Ceramic Materials for Nuclear Energy Research and Applications: Advanced Ceramics Concepts
Sponsored by: TMS Extraction and Processing Division, TMS Structural Materials Division, TMS Light Metals Division, TMS: Advanced Characterization, Testing, and Simulation Committee, TMS: Energy Committee, TMS: Nuclear Materials Committee
Program Organizers: Xian-Ming Bai, Virginia Polytechnic Institute and State University; Yongfeng Zhang, University of Wisconsin; Larry Aagesen, Idaho National Laboratory; Vincenzo Rondinella, Jrc-Ec

Thursday 2:00 PM
March 18, 2021
Room: RM 51
Location: TMS2021 Virtual

Session Chair: Haiming Wen, Missouri University of Science and Technology; Xunxiang Hu, Oak Ridge National Laboratory


2:00 PM  Invited
Development of Yttrium Hydride for High Temperature Moderator Application: Xunxiang Hu1; Kurt Terrani1; 1Oak Ridge National Laboratory
    The use of metal hydrides, especially the zirconium hydride (ZrHx), as high-performance moderators in advanced reactors has long-term precedent. However, the application of ZrHx in nuclear system required careful management of the moderator temperature to avoid hydrogen desorption at elevated temperatures. Yttrium hydride (YHx) is more attractive for high temperature moderator application, attributed to its superior thermal stability. The successful deployment of high temperature YHx moderator in advanced reactors requires development of a consistent and affordable production pathway along with the establishment of a complete database of the thermomechanical and neutronics properties and irradiation response.
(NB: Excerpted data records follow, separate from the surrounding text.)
File: src/rtl/pcnt_pkg.sv
// Package: shared control-word layout and mode classes for the counter pair.
// Assumes a 4-bit selector, so every counter has 16 event strobes.
package pcnt_pkg;
    localparam int SEL_W  = 4;
    localparam int EV_N   = 1 << SEL_W;
    localparam int CTRL_W = SEL_W + 5;

    // Control word, high bit first: exc, kernel, super, user, irq enable, selector
    typedef struct packed {
        logic             q_exc;
        logic             q_krn;
        logic             q_sup;
        logic             q_usr;
        logic             irq_en;
        logic [SEL_W-1:0] sel;
    } pcnt_ctrl_t;

    typedef enum logic [2:0] {
        MC_USER  = 3'd0,
        MC_SUPER = 3'd1,
        MC_KERN  = 3'd2,
        MC_EXC   = 3'd3,
        MC_NONE  = 3'd4
    } pcnt_mode_e;
endpackage

File: src/rtl/pcnt_mode_class.sv
// Module: turns the four raw mode inputs into one mode class.
// Assumes the exception level overrides everything else. With only the
// error level set, no class applies.
module pcnt_mode_class
    import pcnt_pkg::*;
(
    input  logic       m_user,
    input  logic       m_super,
    input  logic       m_exl,
    input  logic       m_erl,
    output pcnt_mode_e mclass
);
    // Priority decode of the mode inputs
    always_comb begin
        if (m_exl)        mclass = MC_EXC;
        else if (m_erl)   mclass = MC_NONE;
        else if (m_user)  mclass = MC_USER;
        else if (m_super) mclass = MC_SUPER;
        else              mclass = MC_KERN;
    end
endmodule

File: src/rtl/pcnt_slot.sv
// Module: one counter and its control word.
// Assumes the one-cycle strobes are synchronous to clk. A counter write
// wins over an increment in the same cycle.
module pcnt_slot
    import pcnt_pkg::*;
#(
    parameter int CNT_W = 32
) (
    input  logic             clk,
    input  logic             rst_n,
    input  logic             ctrl_we,
    input  logic             cnt_we,
    input  logic [CNT_W-1:0] wdata,
    input  logic [EV_N-1:0]  events,
    input  pcnt_mode_e       mclass,
    output pcnt_ctrl_t       ctrl_q,
    output logic [CNT_W-1:0] cnt_q,
    output logic             ovf
);
    logic mode_ok;
    logic bump;

    // Check the current mode class against the qualifier bits
    always_comb begin
        unique case (mclass)
            MC_USER:  mode_ok = ctrl_q.q_usr;
            MC_SUPER: mode_ok = ctrl_q.q_sup;
            MC_KERN:  mode_ok = ctrl_q.q_krn;
            MC_EXC:   mode_ok = ctrl_q.q_exc;
            default:  mode_ok = 1'b0;
        endcase
    end

    assign bump = events[ctrl_q.sel] & mode_ok;
    assign ovf  = ctrl_q.irq_en & cnt_q[CNT_W-1];

    // Control word register
    always_ff @(posedge clk) begin
        if (!rst_n)       ctrl_q <= '0;
        else if (ctrl_we) ctrl_q <= pcnt_ctrl_t'(wdata[CTRL_W-1:0]);
    end

    // Counter register: a write wins over an increment
    always_ff @(posedge clk) begin
        if (!rst_n)      cnt_q <= '0;
        else if (cnt_we) cnt_q <= wdata;
        else if (bump)   cnt_q <= cnt_q + {{(CNT_W-1){1'b0}}, 1'b1};
    end
endmodule

File: src/rtl/perf_counter_pair.sv
// Module: top of the two mode-qualified performance counters.
// Assumes a register address of {slot, is_counter}. Reads are
// combinational. The overflow request is the OR of the enabled top bits.
module perf_counter_pair
    import pcnt_pkg::*;
#(
    parameter int CNT_W = 32
) (
    input  logic             clk,
    input  logic             rst_n,
    input  logic             reg_wr,
    input  logic [1:0]       reg_addr,
    input  logic [CNT_W-1:0] reg_wdata,
    output logic [CNT_W-1:0] reg_rdata,
    input  logic [EV_N-1:0]  ev_a,
    input  logic [EV_N-1:0]  ev_b,
    input  logic             mode_user,
    input  logic             mode_super,
    input  logic             mode_exl,
    input  logic             mode_erl,
    output logic             ovf_irq
);
    localparam int NSLOT = 2;

    pcnt_mode_e       mclass;
    pcnt_ctrl_t       ctrl_q [NSLOT];
    logic [CNT_W-1:0] cnt_q  [NSLOT];
    logic [NSLOT-1:0] ovf_v;
    logic [EV_N-1:0]  ev_v   [NSLOT];

    assign ev_v[0] = ev_a;
    assign ev_v[1] = ev_b;

    pcnt_mode_class u_mclass (
        .m_user  (mode_user),
        .m_super (mode_super),
        .m_exl   (mode_exl),
        .m_erl   (mode_erl),
        .mclass  (mclass)
    );

    for (genvar k = 0; k < NSLOT; k++) begin : g_slot
        pcnt_slot #(.CNT_W(CNT_W)) u_slot (
            .clk     (clk),
            .rst_n   (rst_n),
            .ctrl_we (reg_wr && reg_addr == {k[0], 1'b0}),
            .cnt_we  (reg_wr && reg_addr == {k[0], 1'b1}),
            .wdata   (reg_wdata),
            .events  (ev_v[k]),
            .mclass  (mclass),
            .ctrl_q  (ctrl_q[k]),
            .cnt_q   (cnt_q[k]),
            .ovf     (ovf_v[k])
        );
    end

    // Read mux: counter or zero-extended control word
    always_comb begin
        if (reg_addr[0]) reg_rdata = cnt_q[reg_addr[1]];
        else             reg_rdata = {{(CNT_W-CTRL_W){1'b0}}, ctrl_q[reg_addr[1]]};
    end

    assign ovf_irq = |ovf_v;
endmodule

File: config.mk
export PLATFORM = sky130hd
export DESIGN_NAME = perf_counter_pair
export DESIGN_NICKNAME = d
export VERILOG_FILES = /design/src/rtl/pcnt_pkg.sv /design/src/rtl/pcnt_mode_class.sv /design/src/rtl/pcnt_slot.sv /design/src/rtl/perf_counter_pair.sv
export SDC_FILE = /design/constraint.sdc
export NUM_CORES = 1
export LEC_CHECK = 0
export BUFFER_PORTS_ARGS = -buffer_cell sky130_fd_sc_hd__buf_2
export CORE_UTILIZATION = 45
export DETAILED_ROUTE_END_ITERATION = 8
export PLACE_DENSITY = 0.67
export SKIP_LAST_GASP = 1
export SYNTH_ARGS = -nofsm -noshare
export SYNTH_HDL_FRONTEND = slang
export SYNTH_SLANG_ARGS = --single-unit
File: constraint.sdc
create_clock -name clk -period 3.04 [get_ports clk]
set_input_delay 0.304 -clock clk [delete_from_list [all_inputs] [get_ports clk]]
set_output_delay 0.304 -clock clk [all_outputs]
set_load 0.005 [all_outputs]
Word level (Yosys, flattened, before mapping) --
Index checks and enable logic that the tools add are counted.
Word-level totals: bits in registers 82, output and inout port bits 33, word-level logic and storage cells 60
Operators by class: $add $sub $neg 2, $lt $le $gt $ge 3, equality and inequality tests 6, multiplexer cells 21, bitwise logic cells 5, reduce and logical (&&, ||, !) cells 9
Operators with widths (number):
- $mux W32 | 8
- $add A32 B1 Y32 const B | 2
- $mux W9 | 3
- $lt A4 B5 Y1 const B | 2
- $mux W3 | 3
- $bmux W1 S4 | 2
- $pmux W1 S4 | 2
- $eq A3 B2 Y1 const B | 2
- $and A1 B1 Y1 | 4
- $eq A2 B2 Y1 const B | 2
- $logic_and A1 B1 Y1 | 4
- $reduce_bool A2 Y1 | 2
- $eq A3 B1 Y1 const B | 1
- $logic_not A3 Y1 | 1
- $eq A2 B1 Y1 const B | 1
- $ge A2 B2 Y1 const B | 1
- $logic_not A2 Y1 | 1
- $mux W1 | 2
- $mux W2 | 1
- $not A1 Y2 | 1
- $reduce_or A2 Y1 | 1

Longest topological paths before layout --
depth in word-level cells 9, mapped depth 9, gate-level depth less buffers 6

By module --
A second synthesis with hierarchy kept.
Unflattened totals: cells, all modules 808, area, all modules 6281.0 um^2
By module, submodules not included:
- pcnt_slot | times used 2, cells an instance 367, area an instance 2785.2 um^2, seq. area each 820.8 um^2
- perf_counter_pair | times used 1, cells an instance 69, area an instance 681.9 um^2, seq. area each 0.0 um^2
- pcnt_mode_class | times used 1, cells an instance 5, area an instance 28.8 um^2, seq. area each 0.0 um^2

Worst setup path after synthesis --
No wires, ideal clock.
path type input to output, from in reg_addr[1], to out reg_rdata[7], arrival 1698 ps, path slack 1038 ps, cell stages on the path 3, path buffers 2, path through clkbuf_1 > clkbuf_1 > mux4_2
On the way: cells in the longest elaborated chain, start to end 5
Ends and longest elaborated chain:
- start: declaration | RTL line perf_counter_pair.sv:12 | input logic [1:0] reg_addr,
- $not A1 Y2 (not written as such) (*) | RTL line perf_counter_pair.sv:59, perf_counter_pair.sv:60
- $mux W9 (not written as such) / $mux W32 (equally long branches) (3 in series) | RTL line perf_counter_pair.sv:60, perf_counter_pair.sv:59
- $mux W32 (*) | RTL line perf_counter_pair.sv:59 | if (reg_addr[0]) reg_rdata = cnt_q[reg_addr[1]];
- end: declaration | RTL line perf_counter_pair.sv:14 | output logic [CNT_W-1:0] reg_rdata,
Mark *: on every way between the ends. The rest lies on a longest branch, timed or not. The select of a mux whose other input is x is not followed.

Final worst setup path --
from reg g_slot[0].u_slot.cnt_q[10], to reg g_slot[0].u_slot.cnt_q[31]
On the way: cells in the longest elaborated chain, start to end 3
Ends and longest elaborated chain:
- start: declaration | RTL line pcnt_slot.sv:17 | output logic [CNT_W-1:0] cnt_q,
- start signal: assignment | RTL line pcnt_slot.sv:46 | else if (cnt_we) cnt_q <= wdata;
- start signal: assignment | RTL line pcnt_slot.sv:47 | else if (bump) cnt_q <= cnt_q + {{(CNT_W-1){1'b0}}, 1'b1};
- $add A32 B1 Y32 | RTL line pcnt_slot.sv:47
- $mux W32 | RTL line pcnt_slot.sv:47
- $mux W32 | RTL line pcnt_slot.sv:46
Every way passes these cells. The select of a mux whose other input is x is not followed. A chain may end at the register's enable or synchronous reset.

==> results.md <==
- Setup WS post-layout: 0.5685 ns
- CTS buffer count: 9
- Vias: 5240
- Hold Path Class: in2reg
- First-pass GRT wire length: 25970 um
- Synth Area in Compound Gates: 23.82%
- Clock slew at reported path FFs: 0.06 ns
- Hold_buf cts: 0
- Finished Core Util: 54.57%
- Drt total wl: 15440 um
- Syn. warnings: 0
- Slew headroom: 27.87%
- Routed vias/inst: 6.023
- Pin count of the biggest net entering global routing: 63
- Root buffer cell: clkbuf_16
- Post-Syn Instances: 643
- Core area: 11470 um^2
- Critical path required time: 3.23 ns
- Largest family of logic cells by synthesized area: compound AO/OA/AOI/OAI gates
- Post-route ant nets: 0
- CP Class: reg2reg
- Post-CTS setup buffer count: 0
- Worst Skew: 0.008366 ns
- Layout cell share with drive strength beyond 1: 22.42%
- Die area: 12280 um^2
- Clk buf depth: 2
- Die Wd: 110.8 um
- PD cells: 437.1 nW/um^2
- Status: completed
- Mapped Nets: 718
- XOR/XNOR share of the synthesized area: 9.866%
- Max-cap violations: 0
- Ant diodes: 0
- Antenna violations before repair: 0
- Pre-CTS WS: 0.5188 ns
- FP Rows: 39
- Global route overflow: 0
- Placed cell count: 854
- Critical Path AT: 2.66 ns
- Drt wl/cell: 17.74 um
- Sequential share of the synthesized area: 30.82%
- CTS tree: built
- Final Non-Filler Cells: 870
- CP max FO: 7
- Seq cells post-synth: 82
- Commonest non-fill, non-tap cell in the layout: buf_2
- DRC viols: 0
- Final setup vio count: 0
- Unique masters post-synth: 41
- Nets: 797
- Primary FF master, synth: dfxtp_1
- Initial cell density of the core: 46.45%
- Most frequent cells in the layout: buf_2, a21oi_1, dfxtp_1
- Die height: 110.8 um
- FF/Latch Area: 1642 um^2
- Layout fillers: 1055
- Cell Area, Synth: 5326 um^2
- Worst slew pin tran: 1.082 ns
- Post-synthesis area per instance: 8.284 um^2
- Initial DRT Pass Iterations: 6
- Area taken by multi-input logic gates: 3452 um^2
- Setup TNS: 0 ns
- Worst Setup End Kind: flip-flop
- Max Fclk: 0.4046 GHz
- Clock Sinks: 82
- Vias in the first global route: 5116
- Number of port buffers: 105
- Final Hold Vio Count: 0
- Peak supply drop: 0.2854 mV
- Pleak: 2.099 nW
- Placer Congestion: 0.8561
- GRT Overall Usage: 25.96%
- Area grow syn2layout: 17.48%
- Setup crit start kind: flip-flop
- Tcrit/Tclk final: 81.30%
- Period minus WS final: 2.472 ns
- Post-Synth Adder-Cell Area: 0.4698%
- Post-CTS sizing: 0
- Slew Limit Fails: 0
- Initial DRC Count: 342
- Post-synth EDFFs: 0
- Skew-Pair Late Insertion Delay: 0.35 ns
- I/O pins: 106
- Multiplexer share of the synthesized area: 13.77%
- H-Tree Depth: 3
- Synth async-reset ratio: 0%
- Unrepaired setup endpoints after global routing: false
- Post-DP HPWL: 10690 um
- Synth Area in Simple Gates: 16.80%
==> where the power goes <==
part	total, mW	switching [mW]	leakage [nW]	internal [mW]
Combinational	0.333	0.173	1.27	0.159
Sequential	1.20	0.0726	0.670	1.13
Clock	1.20	0.461	0.156	0.740
Total	2.74	0.707	2.10	2.03
==> layer usage <==
layer / share of wire, % / track usage [%] / vias to the layer above
met5: 0 / 0 / -
met4: 1.9 / 10.67 / 0
met3: 6.0 / 3.445 / 20
met2: 47 / 41.78 / 180
met1: 45 / 35.03 / 2524
li1: - / - / 2516
==> registers in the layout (all words and copies together) (netlist names) <==
| signal | count |
|---|---|
| g_slot.u_slot.cnt_q | 64 |
| g_slot.u_slot.ctrl_q | 18 |
==> metrics by stage <==
step	power (mW)	hold slack (ns)	area [um^2]
floorplan	1.415	0.4400	5326
global placement	1.541	0.4574	5937
detailed placement	1.553	0.4686	5937
CTS	2.738	0.2204	6257
global route	2.824	0.2406	6257
finish	2.735	0.2192	6257
==> layout make-up <==
class	count	share of cell area (%)
clock buffers	11	3.879
inverters	9	0.5399
repair buffers	119	10.08
flip-flops and latches	82	26.23
clock inverters	5	1.240
well taps	143	2.859
multi-input cells	501	55.17
==> cells in the mapped netlist, types with 13 or more instances <==
library cell	n	area share (%)
o21ai_0	56	5.3
nor2_1	20	1.4
nand2_1	60	4.2
xnor2_1	60	9.9
nand4_1	16	1.9
clkbuf_1	39	2.7
nand3_1	30	2.8
a21oi_1	83	7.8
mux2i_1	53	10
dfxtp_1	82	31
nor2b_1	29	3.4
a2111oi_2	13	3.7
a211oi_1	28	3.9
==> worst max-delay path, stage by stage, from the launching register on <==
cell,delay [ns]
dfxtp_1,0.43
nand3_1,0.15
nor4_1,0.63
nand3_1,0.44
a2111oi_2,0.43
xnor2_1,0.16
a21oi_1,0.08
==> cells by family (layout without fill, tap and decap cells) <==
group	count (synthesis)	in the layout
AOI/OAI and AO/OA	200	200
and+or+nand+nor	177	177
DFF	82	82
muxes	62	62
xor gates and xnor gates	60	60
buffers and inverters	60	144
adders and majority gates	2	2
==> final timing paths <==
| path | start | endpoint | slack [ns] | cells after the start |
|---|---|---|---|---|
| worst min-delay path | reg_wdata[23] | g_slot[1].u_slot.cnt_q[23]$_SDFFE_PN0P_ | 0.22 | 3 |
| worst max-delay path | g_slot[0].u_slot.cnt_q[10]$_SDFFE_PN0P_ | g_slot[0].u_slot.cnt_q[31]$_SDFFE_PN0P_ | 0.57 | 6 |
| worst max register to register | g_slot[0].u_slot.cnt_q[10]$_SDFFE_PN0P_ | g_slot[0].u_slot.cnt_q[31]$_SDFFE_PN0P_ | 0.57 | 6 |
| worst min register to register | g_slot[1].u_slot.ctrl_q[7]$_SDFFE_PN0P_ | g_slot[1].u_slot.ctrl_q[7]$_SDFFE_PN0P_ | 0.47 | 2 |
(Power assumes the default switching activity.)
In this presentation, we will demonstrate the successful fabrication of crack-free bulk YHx and discuss the detailed characterization of the as-fabricated YHx, including hydrogen concentration determination, crystal structure, thermal stability, thermophysical and mechanical properties, and thermal neutron scattering properties. In addition, the impact of neutron irradiation on the thermomechanical properties will also be discussed.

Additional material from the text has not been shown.